Dalam forum tersebut, empat nama ditunjuk sebagai koordinator aksi, yakni Sinar Harapan, Jamaliga, Ruhdi Sahara, dan Sadra Munawar. Mereka sepakat bahwa aksi 5 Maret bukan sekedar unjuk rasa, melainkan momentum konsolidasi moral dan politik masyarakat Gayo.
“Kami tidak sedang mencari sensasi. Ini soal marwah demokrasi dan uang rakyat. Jika ada yang merasa tertantang, maka jawabannya adalah gerakan yang lebih terorganisir dan terukur,” ujar salah satu koordinator dalam forum konsolidasi.
AMMB menyusun tujuh poin tuntutan utama yang hingga kini masih dirahasiakan. Para koordinator menyebut langkah itu sebagai strategi agar substansi tuntutan tidak lebih dulu digiring opini sebelum disampaikan secara resmi di hadapan publik dan DPRK.
Sumber internal menyebut, tuntutan tersebut akan menyasar aspek transparansi anggaran, audit independen, serta pertanggungjawaban moral dan administratif pihak-pihak yang terlibat dalam proses pengadaan.
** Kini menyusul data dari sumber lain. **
What follows belongs to an exercise in optimizing a design on an open flow for small area, a short achievable clock period and few clock cycles; a production flow would make more cautious choices.
Where RTL was checked, it was by simulation tests only, not by an equivalence proof against the original.
No functional check of the RTL was part of runs 1 and 2.
No activity file was given, so power comes from the tool's default toggle rates.

File: flow/run.sh
#!/bin/bash
# Standard layout, with plain buf_1 cells as the port buffers and the
# synthesis adder-cell step left out (abc maps the incrementers as gates).
set -euo pipefail
bash standard.sh BUFFER_PORTS_ARGS="-buffer_cell sky130_fd_sc_hd__buf_1" ADDER_MAP_FILE= finish > make_finish.log 2>&1
File: design.v
package tcs_pkg;
    localparam int BYTE_W      = 8;
    localparam int LINE_W      = 20;
    localparam int COL_W       = 16;
    localparam int QUEUE_DEPTH = 4;
    localparam int QP_W        = 2;
    localparam int QC_W        = 3;
    localparam int RES_W       = 2 + BYTE_W + LINE_W + COL_W + 3 + 1;
    localparam int PAIR_W      = 2 * RES_W + 1;
    localparam logic [BYTE_W-1:0] C_NUL    = 8'h00;
    localparam logic [BYTE_W-1:0] C_TAB    = 8'h09;
    localparam logic [BYTE_W-1:0] C_LF     = 8'h0A;
    localparam logic [BYTE_W-1:0] C_CR     = 8'h0D;
    localparam logic [BYTE_W-1:0] C_SPACE  = 8'h20;
    localparam logic [BYTE_W-1:0] C_STAR   = 8'h2A;
    localparam logic [BYTE_W-1:0] C_SLASH  = 8'h2F;
    localparam logic [BYTE_W-1:0] C_DEL    = 8'h7F;
    localparam logic [BYTE_W-1:0] C_LEAD   = 8'hE2;
    localparam logic [BYTE_W-1:0] C_CONT80 = 8'h80;
    localparam logic [BYTE_W-1:0] C_EN     = 8'h93;
    localparam logic [BYTE_W-1:0] C_EM     = 8'h94;
    localparam logic [BYTE_W-1:0] C_APOS   = 8'h99;
    localparam logic [BYTE_W-1:0] C_LSQ    = 8'h98;
    localparam logic [BYTE_W-1:0] C_LDQ    = 8'h9C;
    localparam logic [BYTE_W-1:0] C_RDQ    = 8'h9D;
    typedef enum logic [1:0] {
        KIND_CHAR = 2'd0,
        KIND_END  = 2'd1,
        KIND_ERR  = 2'd2
    } t_kind;
    typedef enum logic [2:0] {
        ERR_NONE      = 3'd0,
        ERR_EN_DASH   = 3'd1,
        ERR_EM_DASH   = 3'd2,
        ERR_APOS      = 3'd3,
        ERR_QUOTE     = 3'd4,
        ERR_CONTROL   = 3'd5,
        ERR_OPEN_CMNT = 3'd6
    } t_err;
    typedef struct packed {
        t_kind             kind;
        logic [BYTE_W-1:0] char_out;
        logic [LINE_W-1:0] line_no;
        logic [COL_W-1:0]  column_no;
        t_err              error_code;
        logic              last;
    } t_result;
    typedef struct packed {
        logic    two;
        t_result first;
        t_result second;
    } t_pair;
    typedef struct packed {
        logic empty;
        logic full;
    } t_q_status;
endpackage
module text_char_scanner_core #(
    parameter int LINE_BITS   = 20,    
    parameter int COLUMN_BITS = 16,
    parameter int TAB_STOP    = 4
) (
    input  logic                       i_clk,
    input  logic                       i_rst_n,
    input  logic                       i_valid,
    input  logic [tcs_pkg::BYTE_W-1:0] i_byte,
    output logic                       o_ready,
    output logic                       o_valid,
    input  logic                       i_ready,
    output logic [1:0]                 o_kind,
    output logic [tcs_pkg::BYTE_W-1:0] o_char,
    output logic [tcs_pkg::LINE_W-1:0] o_line,
    output logic [tcs_pkg::COL_W-1:0]  o_col,
    output logic [2:0]                 o_code,
    output logic                       o_last
);
    localparam int K_NUL   = 0;    
    localparam int K_TAB   = 1;    
    localparam int K_LF    = 2;    
    localparam int K_CR    = 3;    
    localparam int K_STAR  = 4;    
    localparam int K_SLASH = 5;    
    localparam int K_LEAD  = 6;    
    localparam int K_C80   = 7;    
    localparam int K_CTL   = 8;    
    localparam int K_INC   = 9;    
    localparam int K_UERR  = 10;   
    localparam int NK      = 11;
    function automatic logic [NK-1:0] f_class(input logic [7:0] v);
        f_class          = '0;
        f_class[K_NUL]   = (v == 8'h00);
        f_class[K_TAB]   = (v == 8'h09);
        f_class[K_LF]    = (v == 8'h0A);
        f_class[K_CR]    = (v == 8'h0D);
        f_class[K_STAR]  = (v == 8'h2A);
        f_class[K_SLASH] = (v == 8'h2F);
        f_class[K_LEAD]  = (v == 8'hE2);
        f_class[K_C80]   = (v == 8'h80);
        f_class[K_CTL]   = ((v[7:5] == 3'b000) && v != 8'h00 && v != 8'h09
                            && v != 8'h0A && v != 8'h0D) || (v == 8'h7F);
        f_class[K_INC]   = (v[7] ? v[6] : (v[6] | v[5])) && (v != 8'h7F);
        case (v)
            8'h93, 8'h94, 8'h98, 8'h99, 8'h9C, 8'h9D: f_class[K_UERR] = 1'b1;
            default:                                  f_class[K_UERR] = 1'b0;
        endcase
    endfunction
    logic          r_iv;
    logic [7:0]    r_ib;
    logic [NK-1:0] r_k;       
    logic        r_busy;      
    logic        r_outv;      
    logic        r_olast;     
    logic        r_kerr;      
    logic        r_end;       
    logic [7:0]  r_ch;
    logic [19:0] r_line;
    logic [15:0] r_col;
    logic [2:0]  r_code;
    logic        r_mv_rst;    
    logic        r_mv_nl;     
    logic        r_mv_inc;    
    logic        r_mv_tab;    
    logic        r_cmt, r_star, r_slash, r_cr, r_lead, r_lead80, r_failed;
    logic        r_e2sat;     
    assign r_k = f_class(r_ib);
    function automatic logic [19:0] f_sinc20(input logic [19:0] v);
        for (int i = 0; i < 20; i++)
            f_sinc20[i] = (v[i] ^ ((i == 0) ? 1'b1 : &(v | ~((20'd1 << i) - 20'd1)))) | (&v);
    endfunction
    function automatic logic [13:0] f_inc14(input logic [13:0] v, input logic ci);
        for (int i = 0; i < 14; i++)
            f_inc14[i] = v[i] ^ (ci & ((i == 0) ? 1'b1 : &(v | ~((14'd1 << i) - 14'd1))));
    endfunction
    function automatic logic [15:0] f_dec16(input logic [15:0] v);
        for (int i = 0; i < 16; i++)
            f_dec16[i] = v[i] ^ ((i == 0) ? 1'b1 : ~|(v & ((16'd1 << i) - 16'd1)));
    endfunction
    logic        hi_max, cin, col_sat;
    logic [13:0] hi_sum;
    logic [19:0] cur_line;
    logic [15:0] cur_col, lead_col;
    assign hi_max   = &r_col[15:2];
    assign cin      = r_mv_inc ? (&r_col[1:0]) : (|r_col[1:0]);
    assign hi_sum   = cin ? f_inc14(r_col[15:2], 1'b1) : r_col[15:2];
    assign col_sat  = hi_max & cin;
    always_comb begin
        if (r_mv_rst)
            cur_line = 20'd1;
        else if (r_mv_nl)
            cur_line = f_sinc20(r_line);
        else
            cur_line = r_line;
        if (r_mv_rst || r_mv_nl)
            cur_col = 16'd1;
        else if (r_mv_inc || r_mv_tab)
            cur_col = col_sat ? 16'hFFFF
                              : {hi_sum, (r_mv_inc ? {r_col[1] ^ r_col[0], !r_col[0]} : 2'd1)};
        else
            cur_col = r_col;
    end
    assign lead_col = r_e2sat ? r_col : f_dec16(r_col);
    logic consume, main_free;
    assign consume   = r_iv && (!r_outv || i_ready);
    assign main_free = !r_iv || consume;
    assign o_ready   = !r_busy || i_ready;
    logic [2:0] ucode;
    logic       n_ov, n_end, n_err, n_uerr;
    logic [2:0] n_code;
    logic       n_cmt, n_star, n_slash, n_cr, n_lead, n_lead80, n_failed;
    always_comb begin
        case (r_ib)
            8'h93:                ucode = 3'd1;
            8'h94:                ucode = 3'd2;
            8'h99:                ucode = 3'd3;
            default:              ucode = 3'd4;
        endcase
    end
    always_comb begin
        n_ov     = 1'b0;
        n_end    = 1'b0;
        n_err    = 1'b0;
        n_uerr   = r_lead80 && r_k[K_UERR];
        n_code   = 3'd0;
        n_cmt    = r_cmt;
        n_star   = r_star;
        n_slash  = 1'b0;
        n_cr     = 1'b0;
        n_lead   = 1'b0;
        n_lead80 = 1'b0;
        n_failed = r_failed;
        if (r_failed) begin
        end else if (r_cr) begin
            if (r_k[K_LF]) begin
                n_star = 1'b0;
                n_ov   = !r_cmt;
            end else begin
                n_ov     = 1'b1;
                n_err    = 1'b1;
                n_code   = 3'd5;
                n_failed = 1'b1;
            end
        end else if (r_k[K_NUL]) begin
            n_ov   = 1'b1;
            n_end  = !r_cmt;
            n_err  = r_cmt;
            n_code = r_cmt ? 3'd6 : 3'd0;
        end else if (r_k[K_CR]) begin
            n_cr = 1'b1;
        end else if (n_uerr) begin
            n_ov     = 1'b1;
            n_err    = 1'b1;
            n_code   = ucode;
            n_failed = 1'b1;
        end else if (r_k[K_CTL]) begin
            n_ov     = 1'b1;
            n_err    = 1'b1;
            n_code   = 3'd5;
            n_failed = 1'b1;
        end else begin
            n_lead   = r_k[K_LEAD];
            n_lead80 = r_lead && r_k[K_C80];
            if (r_cmt) begin
                if (r_star && r_k[K_SLASH]) begin
                    n_cmt  = 1'b0;
                    n_star = 1'b0;
                end else begin
                    n_star = r_k[K_STAR];
                end
            end else if (r_slash && r_k[K_STAR]) begin
                n_cmt  = 1'b1;
                n_star = 1'b0;
            end else if (r_k[K_SLASH]) begin
                n_slash = 1'b1;
            end else begin
                n_ov = 1'b1;
            end
        end
        if (r_k[K_NUL]) begin
            n_cmt    = 1'b0;
            n_star   = 1'b0;
            n_failed = 1'b0;
        end
    end
    logic          iv_n, slash_n, ov_n, rel_n;
    logic [7:0]    in_b, ib_n;
    logic [NK-1:0] k_n;
    assign in_b = i_byte;
    assign iv_n    = main_free ? i_valid : r_iv;
    assign ib_n    = main_free ? in_b : r_ib;
    assign k_n     = f_class(ib_n);
    assign slash_n = consume ? n_slash : r_slash;
    assign ov_n    = consume ? n_ov : (r_outv && !i_ready);
    assign rel_n   = iv_n && slash_n && !k_n[K_STAR];
    always_ff @(posedge i_clk) begin
        if (!i_rst_n) begin
            r_iv     <= 1'b0;
            r_outv   <= 1'b0;
            r_busy   <= 1'b0;
            r_mv_rst <= 1'b1;
            r_mv_nl  <= 1'b0;
            r_mv_inc <= 1'b0;
            r_mv_tab <= 1'b0;
            r_cmt    <= 1'b0;
            r_star   <= 1'b0;
            r_slash  <= 1'b0;
            r_cr     <= 1'b0;
            r_lead   <= 1'b0;
            r_lead80 <= 1'b0;
            r_failed <= 1'b0;
        end else begin
            r_iv   <= iv_n;
            r_outv <= ov_n || rel_n;
            r_busy <= iv_n && (ov_n || rel_n);
            r_slash <= slash_n;
            if (consume) begin
                r_mv_rst <= r_k[K_NUL];
                r_mv_nl  <= r_k[K_LF];
                r_mv_inc <= r_k[K_INC];
                r_mv_tab <= r_k[K_TAB];
                r_cmt    <= n_cmt;
                r_star   <= n_star;
                r_cr     <= n_cr;
                r_lead   <= n_lead;
                r_lead80 <= n_lead80;
                r_failed <= n_failed;
            end
        end
    end
    always_ff @(posedge i_clk) begin
        r_ib    <= ib_n;
        r_olast <= !rel_n || k_n[K_SLASH] || k_n[K_CR];
        if (consume) begin
            r_ch    <= n_err ? 8'h00 : r_ib;
            r_line  <= cur_line;
            r_col   <= n_uerr ? lead_col : cur_col;
            r_end   <= n_end;
            r_kerr  <= n_err;
            r_code  <= n_code;
            r_e2sat <= &r_col;
        end
    end
    assign o_valid = r_outv;
    assign o_kind  = {r_kerr, r_end};
    assign o_char  = r_ch;
    assign o_line  = r_line;
    assign o_col   = r_col;
    assign o_code  = r_code;
    assign o_last  = r_olast;
endmodule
Dengan terbentuknya AMMB, eskalasi isu ini dipastikan memasuki babak baru.
Publik kini menanti, apakah pemerintah daerah memilih membuka ruang klarifikasi dan transparansi, atau justru membiarkan gelombang aksi membesar di tengah situasi pascabencana yang masih membutuhkan konsentrasi penuh.
5 Maret mendatang diprediksi menjadi titik krusial antara klarifikasi atau konfrontasi yang berujung pada Investigasi Mendalam dan bermuara pada eksekusi hukum.